Разрушение псевдомифа и всего мира «новой буржуазии» обусловлено тем, что при его создании из него насильственно была изъята сакральная основа, составляющая душу всякого подлинного мифа и дающая ему жизнь. «Китай-город» - роман о Москве и, следовательно, на его страницах можно ожидать появления мифа Москвы. Однако ничего этого у Боборыкина нет. Роман завершается словами из песни: «Славься, славься, святая Русь!» (с. 418). Но величие этой строки снижается тем, что «победный хор» оглушительно протрещал из «машины» («Машина загрохотала с каким-то остервенением» - с. 418) при открытии очередного трактира и перемешался с «захлебывающимся» шумом трактирного люда, смехом, разговорами, возгласами, сквернословием и «чадом котлет». Характерно, что трактир называется «Московский» (с. 417). Вся Москва превратилась в один огромный пьяный и шумный трактир, где «желудок растягивается» (с. 418), и все стало мерзко, низко, а святое опошлено.

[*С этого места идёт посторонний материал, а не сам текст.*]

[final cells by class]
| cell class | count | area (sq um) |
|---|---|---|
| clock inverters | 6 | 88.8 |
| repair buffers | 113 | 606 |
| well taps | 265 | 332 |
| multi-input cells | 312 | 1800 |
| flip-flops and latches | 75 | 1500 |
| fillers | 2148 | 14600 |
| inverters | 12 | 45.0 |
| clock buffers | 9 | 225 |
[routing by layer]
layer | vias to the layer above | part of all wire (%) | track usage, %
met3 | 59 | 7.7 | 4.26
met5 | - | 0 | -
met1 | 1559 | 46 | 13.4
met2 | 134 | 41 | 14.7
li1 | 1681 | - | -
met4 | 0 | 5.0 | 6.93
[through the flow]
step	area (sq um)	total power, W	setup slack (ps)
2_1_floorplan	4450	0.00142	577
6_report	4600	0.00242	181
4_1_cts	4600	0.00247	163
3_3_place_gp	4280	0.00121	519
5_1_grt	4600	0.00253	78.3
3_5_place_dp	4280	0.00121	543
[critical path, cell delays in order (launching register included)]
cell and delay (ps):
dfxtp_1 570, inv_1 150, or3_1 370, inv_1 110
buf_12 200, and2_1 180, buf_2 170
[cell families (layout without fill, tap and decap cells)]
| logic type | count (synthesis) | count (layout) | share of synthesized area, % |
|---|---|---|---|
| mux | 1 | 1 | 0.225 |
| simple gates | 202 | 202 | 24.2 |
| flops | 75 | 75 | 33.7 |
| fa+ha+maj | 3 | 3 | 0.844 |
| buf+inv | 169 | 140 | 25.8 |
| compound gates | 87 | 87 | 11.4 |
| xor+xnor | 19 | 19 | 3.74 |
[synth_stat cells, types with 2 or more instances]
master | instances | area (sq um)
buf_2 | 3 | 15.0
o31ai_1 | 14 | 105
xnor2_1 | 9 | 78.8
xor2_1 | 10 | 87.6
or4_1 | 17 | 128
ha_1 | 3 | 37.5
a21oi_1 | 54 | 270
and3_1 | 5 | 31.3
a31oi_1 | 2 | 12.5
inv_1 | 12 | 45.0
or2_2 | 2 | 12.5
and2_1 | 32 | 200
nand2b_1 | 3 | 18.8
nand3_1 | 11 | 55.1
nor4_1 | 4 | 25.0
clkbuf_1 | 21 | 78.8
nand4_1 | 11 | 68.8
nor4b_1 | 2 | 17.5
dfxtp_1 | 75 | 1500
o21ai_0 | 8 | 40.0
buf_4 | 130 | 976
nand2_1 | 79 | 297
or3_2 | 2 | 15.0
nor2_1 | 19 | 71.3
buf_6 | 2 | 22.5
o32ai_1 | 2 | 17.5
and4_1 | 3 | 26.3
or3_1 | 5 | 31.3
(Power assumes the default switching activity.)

«Святая Русь» ушла и сменилась невразумительным сочетанием банка, биржи, амбара и трактира. Это и есть основа нового псевдомифа о Москве, о городе, превратившимся из Третьего Рима и земного образа Нового Иерусалима в Новый Вавилон – продажную блудницу, пьяную грешницу, возлюбленную антихриста. В мистическом плане Москва уже не Третий Рим, а именно Новый Вавилон, настоящий Содом. Это и есть образ новой буржуазной цивилизации, созданной на «западный» манер. Юлиус Эвола писал о таком мире: «Современная “цивилизация” Запада нуждается в кардинальном перевороте, без которого она рано или поздно обречена на гибель. Эта “цивилизация” извратила всякий разумный порядок вещей. Она превратилась в царство количества, материи, денег, машин, в которых нет больше воздуха, свободы, света»6. Речь идет о возвращении нашей цивилизации к утраченной сакральности, к высшей духовной основе бытия.
В романе «Китай-город» Москва предстает перед читателем не просто как город, а как предельно обобщенный мифологический образ. Если от мифологического смысла в знаке ничего не остается, уходит его сакральная и трансцендентная основа, то и остается лишь внешнее, профанное, навязанное. Чувственная наглядность, описательность сменяет сакральное, а профанное побеждает. Псевдомифология есть качественное содержание капиталистической Москвы в конце XIX века.
1 Генон Р. Символы священной науки. М., 2002. С. 29.
2 Цитируется по изданию: Боборыкин П.Д. Собр. соч. В 3 т. Т. 2. М., 1993. В скобках указан номер страницы.
3 О системе имитации см.: Телегин С.М. Восстание мифа. М., 1997. С. 49-70.
4 Генон Р. Избранные произведения: Традиционные формы и космические циклы. Кризис современного мира. М., 2004. С. 239-240.
5 Там же. С. 252.
6 Эвола Ю. Языческий империализм. М., 1992. С. 3.